I painted every radiator and room of that house once or twice; set tile and knocked down part of a bad plaster ceiling. All without knowing a bit about what I was doing. Eventually, I got smart and called in the experts to knock down a wall, finish the dormer level, refinish the nice inch-wide maple floors and — eventually — paint. But only after stripping the many coats of paint and sometimes dark old cracked varnish from the oak trim.
In Maryland, Bill and I worked together, painting not only the inside but also the outside of our Fairhaven Cliffs cottage, which is three floors tall on the down-slope Bay side. In some spots I had to hang upside down like a bat, but neither of us fell off the ladder, though on one of my fool’s errands, Bill did fall off a stool when I moved it from the place he expected to find it when he stepped down.
He laid a brick patio, two down-slope outdoor sets of steps (twice each) and about a mile of six-by-sixes to hold back earth’s effort — seeming as determined as water’s — to reach its own level. Fairhaven Cliffs is a name that’s not kidding.
We’ve been at work on the earth, too, composting and digging and planting, digging up, cutting down and replanting.
This house and its little piece of earth has been ours for 27 years, so a lot of that work is maintenance: the perpetual campaign to keep not too far behind wear and tear. A good deal of the labor, however, is correcting mistakes we’ve didn’t know we were making.
Every time Bay Gardener Dr. Gouin visits, he writes a new column about another folly committed by “many homeowners” who don’t know plant and soil science from Shinola. I worry that his visits coincide with my demands for a series of new columns.
As the sun sparks off our ceilings, a painting contractor mildly suggests that semigloss may not be the best choice up there, unless you like living in a hall of mirrors.

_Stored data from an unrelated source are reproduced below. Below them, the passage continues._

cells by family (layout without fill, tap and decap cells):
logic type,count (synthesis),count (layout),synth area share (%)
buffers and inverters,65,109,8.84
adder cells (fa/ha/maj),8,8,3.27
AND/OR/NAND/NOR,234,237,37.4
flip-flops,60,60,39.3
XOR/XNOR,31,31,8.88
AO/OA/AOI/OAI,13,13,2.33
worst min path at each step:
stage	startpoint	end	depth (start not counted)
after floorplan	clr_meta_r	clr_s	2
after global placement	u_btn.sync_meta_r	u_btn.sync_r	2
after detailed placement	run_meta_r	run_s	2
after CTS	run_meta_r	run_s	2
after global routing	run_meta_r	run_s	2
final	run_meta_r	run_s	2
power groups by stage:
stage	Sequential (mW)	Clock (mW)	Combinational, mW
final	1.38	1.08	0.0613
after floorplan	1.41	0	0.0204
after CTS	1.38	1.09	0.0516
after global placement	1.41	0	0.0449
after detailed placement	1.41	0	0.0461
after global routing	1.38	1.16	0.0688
===== src/rtl/pc_update.sv =====
// Program-counter stage: holds PC, latches PC+4 and branch target, commits one next-PC source on PCWrite.
// Latency: 1 cycle from PCWrite to CurPC/Redirect; strobe-driven, no backpressure (strobes accepted every cycle).
// Optional PC_HISTORY_EN adds a redirect-history buffer read through HistIdx/HistData.
module pc_update #(
    parameter logic [31:0] RESET_PC   = 32'h0000_0000,
    parameter int          HIST_DEPTH = 4
) (
    input  logic        CLK,
    input  logic        RST,
    input  logic        LatchPC4,
    input  logic        LatchTgt,
    input  logic        PCWrite,
    input  logic [1:0]  PCSrc,
    input  logic        BranchTaken,
    input  logic [31:0] ShiftedOff,
    input  logic [25:0] JumpIdx,
    input  logic [31:0] RegAddr,
    input  logic        FaultClr,
`ifdef PC_HISTORY_EN
    input  logic [$clog2(HIST_DEPTH)-1:0] HistIdx,
    output logic [31:0] HistData,
`endif
    output logic [31:0] CurPC,
    output logic [31:0] PCPlus4,
    output logic [31:0] BranchTarget,
    output logic        Redirect,
    output logic        PCFault
);

    if (HIST_DEPTH < 2 || HIST_DEPTH > 16 || (HIST_DEPTH & (HIST_DEPTH - 1)) != 0) begin : g_bad_depth
        $error("pc_update: HIST_DEPTH must be a power of 2 in 2..16");
    end

    typedef enum logic {NO_TGT, TGT_HELD} tgt_state_t;

    tgt_state_t  state, state_nxt;
    logic [31:0] next_pc;
    logic [31:0] jump_tgt;
    logic        fault_new;
    logic        commit_fault;
    logic        commit_redirect;

    always_ff @(posedge CLK or negedge RST) begin
        if (!RST) state <= NO_TGT;
        else      state <= state_nxt;
    end

    // A new fetch invalidates any held target; a reload wins over the commit that consumes the old one.
    always_comb begin
        state_nxt = state;
        if (LatchPC4)      state_nxt = NO_TGT;
        else if (LatchTgt) state_nxt = TGT_HELD;
        else if (PCWrite)  state_nxt = NO_TGT;
    end

    assign jump_tgt = {PCPlus4[31:28], JumpIdx, 2'b00};

    always_comb begin
        next_pc   = PCPlus4;
        fault_new = 1'b0;
        case (PCSrc)
            2'b00: next_pc = PCPlus4;
            2'b01: begin
                if (BranchTaken) begin
                    if (state == TGT_HELD) next_pc = BranchTarget;
                    else                   fault_new = 1'b1;
                end
            end
            2'b10: next_pc = jump_tgt;
            default: begin
                if (RegAddr[1:0] == 2'b00) begin
                    next_pc = RegAddr;
                end else begin
                    next_pc   = CurPC;
                    fault_new = 1'b1;
                end
            end
        endcase
    end

    assign commit_fault    = PCWrite && fault_new;
    assign commit_redirect = PCWrite && !fault_new && (next_pc != PCPlus4);

    always_ff @(posedge CLK or negedge RST) begin
        if (!RST) begin
            CurPC        <= RESET_PC;
            PCPlus4      <= RESET_PC + 32'd4;
            BranchTarget <= 32'h0;
            Redirect     <= 1'b0;
            PCFault      <= 1'b0;
        end else begin
            if (PCWrite)  CurPC        <= next_pc;
            if (LatchPC4) PCPlus4      <= CurPC + 32'd4;
            if (LatchTgt) BranchTarget <= PCPlus4 + ShiftedOff;
            Redirect <= commit_redirect;
            // A fault raised on the same edge as a clear must survive.
            if (commit_fault)  PCFault <= 1'b1;
            else if (FaultClr) PCFault <= 1'b0;
        end
    end

`ifdef PC_HISTORY_EN
    localparam int HW = $clog2(HIST_DEPTH);

    logic [31:0]   hist [HIST_DEPTH];
    logic [HW-1:0] wr_ptr;
    logic [HW-1:0] rd_ptr;

    always_ff @(posedge CLK or negedge RST) begin
        if (!RST) begin
            wr_ptr <= '0;
            for (int i = 0; i < HIST_DEPTH; i++) hist[i] <= 32'h0;
        end else if (commit_redirect) begin
            hist[wr_ptr] <= CurPC;
            wr_ptr       <= wr_ptr + HW'(1);
        end
    end

    // Entry 0 is the slot just behind the write pointer.
    assign rd_ptr   = wr_ptr - HistIdx - HW'(1);
    assign HistData = hist[rd_ptr];
`endif

endmodule


===== config.mk =====
export PLATFORM = sky130hd
export DESIGN_NAME = pc_update
export DESIGN_NICKNAME = d
export VERILOG_FILES = /design/src/rtl/pc_update.sv
export SDC_FILE = /design/constraint.sdc
export NUM_CORES = 1
export LEC_CHECK = 0
export ABC_AREA = 1
export ABC_CLOCK_PERIOD_IN_PS = 3050
export CORE_UTILIZATION = 30
export CTS_CLUSTER_SIZE = 28
export DETAILED_ROUTE_END_ITERATION = 16
export PLACE_DENSITY = 0.57
export SLEW_MARGIN = 20
export SYNTH_ARGS = -nofsm -noshare
export SYNTH_HDL_FRONTEND = slang
export SYNTH_SLANG_ARGS = --single-unit
export TNS_END_PERCENT = 5

===== constraint.sdc =====
create_clock -name CLK -period 3.05 [get_ports CLK]
set_input_delay 0.7625 -clock CLK [delete_from_list [all_inputs] [get_ports CLK]]
set_output_delay 0.7625 -clock CLK [all_outputs]
set_load 0.005 [all_outputs]

==> run metrics <==
element type at the critical path start=input pin; Yosys top cell area share=between 20% and 30%; crit path cell chain=clkdlybuf4s50_1, ha_1, fa_1, nand3_1, nand2_1, nand2_1, nand2_1, nand2_1, nand2_1, nand2_1, nand2_1, or2_2, nand3_1, o21ai_0; DR WL/cell=between 15 and 20 um; flop-to-flop setup slack=between 700 and 800 ps; H-tree depth=3; Crit path max-delay family=simple AND/OR/NAND/NOR gates; largest net degree at the start of global routing=69; combinational share of power=45.0%; Max Buffers Root-to-Sink=2; Pre-antenna DRT Iters=5; GRT Total Usage=between 20 and 30%; Cell Area, Synth=between 8000 and 9000 um^2; Tot Pwr=5.80 mW; final cell count without fillers=roughly 2,000; crit-path max FO=3; run status=finished clean; Worst Setup Path Type=in -> reg; Max Transition Viols Final=0; hpwl dp=between 20,000 and 30,000 um; syn avg cell area=between 6 and 7 um^2; Clk pin slew, worst setup/hold paths=roughly 80 ps; f_max=0.380 GHz; Critical Path Most Common Cell=nand2_1; Slew @ Worst Pin=approximately 560 ps; Hold Vio Cnt, Final=0; CTS tree=yes; register area share after synthesis=29.4%; Finished Core Util=approximately two fifths; clock network power share=between 20% and 30%; antenna cells=0; post-synth top area cell=dfrtp_1; HP Class=in -> async; RSZ-0062 raised after global routing=no; Critical Path RT=approximately 3300 ps; slew margin rel.=63.0%; Post-Syn Instances=1,358; first-pass GRT wire length=approximately 55,000 um; Post-DRT Antenna Nets=0; Vias=a little under 10,000; CTS root buf=clkbuf_16; switching fraction of total power=about two fifths; Setup Buffers After CTS=0; Die Wd=~170 um; crit path capture type=register; CP Buf/Inv Count=1; layout cell share with drive strength beyond 1=7.67%; register bit total from synthesis=between 90 and 100; reg2reg start=PCPlus4[5]; CTS buffer count=9; Synth warnings=0; max incr delay on CP=approximately 400 ps; final wirelength=36,100 um; io pins=197; routability congestion estimate from global placement=~0.97; Pwr per Cell Area=500 nW/um^2; vias in the first global route=just over 9,000; # setup viols final=0; initial core utilization=between 30% and 40%; dpl cells=roughly 2,000; Synth area leaders=dfrtp_1, nand2_1, nand3_1; die height=between 150 and 200 um; fillcell total=about 3,000; Netlist cell types=38; gr ovfl total=0; core box area=27,700 um^2; die area=28,800 um^2; Critical Path AT=about 2900 ps; sequential power share=about a third; Worst R2R End=BranchTarget[20]; initial DRC count=954; Int Pwr=3.44 mW; Leakage=about 5.5 nW; initial antenna violation count=0; CP max-delay cell=clkdlybuf4s50_1; setup_tns=0 ps; synthesis-to-finish area growth=37.6%; worst skew pair latency=approximately 360 ps; post-layout min period=approximately 2600 ps; maximum VDD drop=a little under 0.3 mV; Max Cap Violations=0; Vias/cell=approximately 5.0; Net Sw Power=between 2 and 2.5 mW; post-CTS sizing=0; Port Buffers=between 150 and 200; DRC=0; skew final=about 12 ps; R2R depth=12; cts hold-fix bufs=0; Post-Syn Nets=roughly 1,500; fin crit share=86.4%; nets=1,730; # rows=61; clock sink count=99
[synthesized netlist by cell type]
library cell,n
o21bai_1,2
nand2_2,5
nand3b_1,9
nand3_1,146
o21ai_0,120
a31oi_1,3
clkinv_1,1
xnor2_1,11
dfstp_2,1
fa_1,1
or2_2,8
inv_2,4
xor2_1,18
buf_1,1
nor3_1,13
a21boi_0,3
buf_4,6
clkbuf_1,17
buf_6,2
dfrtp_1,98
inv_1,130
nand4_1,14
a21oi_1,62
nand2_1,492
ha_1,32
nor2_1,90
o211ai_1,11
nor2_4,5
nor4_1,4
o22ai_1,8
o21ai_1,9
nor4_2,1
nor2_2,3
o2111ai_1,1
inv_4,1
o21a_1,5
a21o_1,2
buf_2,19
[cells in the final DEF (no fill, tap or decap), drive strengths merged]
cell type,Yosys,final
a21boi,3,3
a21o,2,2
a21oi,62,62
a31oi,3,3
buf,28,79
bufinv,0,1
clkbuf,17,9
clkdlybuf4s50,0,195
clkinv,1,4
dfrtp,98,98
dfstp,1,1
fa,1,1
ha,32,32
inv,135,138
nand2,497,497
nand3,146,146
nand3b,9,9
nand4,14,14
nor2,98,98
nor3,13,13
nor4,5,5
o2111ai,1,1
o211ai,11,11
o21a,5,5
o21ai,129,129
o21bai,2,2
o22ai,8,8
or2,8,8
xnor2,11,11
xor2,18,18
[logic make-up (layout without fill, tap and decap cells)]
logic type,Yosys count,after routing,synth area share [%]
simple gates,790,790,39.5
compound gates,226,226,14.3
buf+inv,181,426,8.81
flops,99,99,29.4
fa+ha+maj,33,33,4.99
xor+xnor,29,29,3.01
[layout make-up]
| type | count | area [um^2] | area share [%] |
|---|---|---|---|
| multi-input cells | 1078 | 5210 | 44.9 |
| well taps | 378 | 473 | 4.08 |
| flip-flops and latches | 99 | 2480 | 21.4 |
| repair buffers | 274 | 2620 | 22.6 |
| inverters | 136 | 513 | 4.42 |
| clock buffers | 9 | 225 | 1.94 |
| clock inverters | 7 | 81.3 | 0.701 |
[per-stage QoR]
| stage | cell area, um^2 | hold WS, ps | setup WS [ps] |
|---|---|---|---|
| after floorplan | 8430 | 467 | 570 |
| after detailed placement | 11300 | 504 | 47.6 |
| after global routing | 11600 | 367 | 260 |
| after global placement | 11300 | 512 | 38.6 |
| after CTS | 11600 | 348 | 407 |
| final | 11600 | 334 | 416 |
[worst register-to-register path: cells and delay by family, from the launching register on]
family / cells / cell delay (ps)
and+or+nand+nor: 9 / 900
DFF: 1 / 510
adders and majority gates: 1 / 430
AOI/OAI and AO/OA: 2 / 370
[layer usage]
metal	GRT usage, %	up-vias	wire [um]	part of all wire (%)
met3	3.08	34	2070	5.7
met2	38.9	347	15800	44
met5	0	-	0	0
met4	5.56	0	535	1.5
li1	-	4916	-	-
met1	38.0	4600	17700	49
[flip-flops by register name, summed over array words and instances (netlist names)]
signal        flops
state             1
BranchTarget     32
Redirect          1
PCPlus4          32
PCFault           1
CurPC            32
[power by group through the flow]
stage               clock, mW  sequential (mW)  combinational, mW
global route             1.32             1.98               2.92
CTS                      1.26             1.95               2.61
detailed placement          0             1.97               2.59
finish                   1.24             1.95               2.61
global placement            0             1.97               2.59
floorplan                   0             1.82               1.30
[how the worst max path moves through the flow]
stage / to / start / cells past startpoint
3_5_place_dp: BranchTarget[14] / ShiftedOff[0] / 12
3_3_place_gp: BranchTarget[14] / ShiftedOff[0] / 12
4_1_cts: BranchTarget[20] / ShiftedOff[0] / 14
6_report: BranchTarget[20] / ShiftedOff[0] / 14
5_1_grt: BranchTarget[14] / ShiftedOff[0] / 12
2_1_floorplan: BranchTarget[20] / ShiftedOff[0] / 13
(Power assumes the default switching activity.)
## config.mk

```make
export PLATFORM = sky130hd
export DESIGN_NAME = muller_hs_tx
export DESIGN_NICKNAME = d
export VERILOG_FILES = /design/src/rtl/muller_hs_tx_pkg.sv /design/src/rtl/muller_hs_tx_fifo.sv /design/src/rtl/muller_hs_tx.sv
export SDC_FILE = /design/constraint.sdc
export NUM_CORES = 1
export LEC_CHECK = 0
export CAP_MARGIN = 25
export CORE_MARGIN = 2
export CORE_UTILIZATION = 35
export DETAILED_ROUTE_END_ITERATION = 6
export PLACE_DENSITY_LB_ADDON = 0.08
export SLEW_MARGIN = 20
export SYNTH_ARGS = -nofsm -noshare
export SYNTH_HDL_FRONTEND = slang
export SYNTH_SLANG_ARGS = --single-unit
```

## constraint.sdc

```tcl
create_clock -name wb_clk_i -period 2.7 [get_ports wb_clk_i]
set_input_delay 0.405 -clock wb_clk_i [delete_from_list [all_inputs] [get_ports wb_clk_i]]
set_output_delay 0.405 -clock wb_clk_i [all_outputs]
set_load 0.01 [all_outputs]
```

Who knew, until the mason came, that paving brick should be set on stone dust, not sand? Or that brick walls needed concrete underpinning?
Or, until our recent home landscaping class at Adkins Arboretum, that you should plan a landscape before you plant it? Now some of our mistakes tower 50 feet above us.
It’s slowly dawning on me that there’s something to be said for calling an expert.
In this week’s Home and Garden Guide, we’ve asked the experts. They’ve got a lot to offer, in ideas, energy and skill. Listen and learn; then judge what’s right for you.
And, when you do hire an expert as your partner, take the advice of Eddie Knudsen at Hodges ’n’ Sons Home Improvement: Ask questions and get references to ensure the contractor has the expertise and credentials to do what you want and are paying for.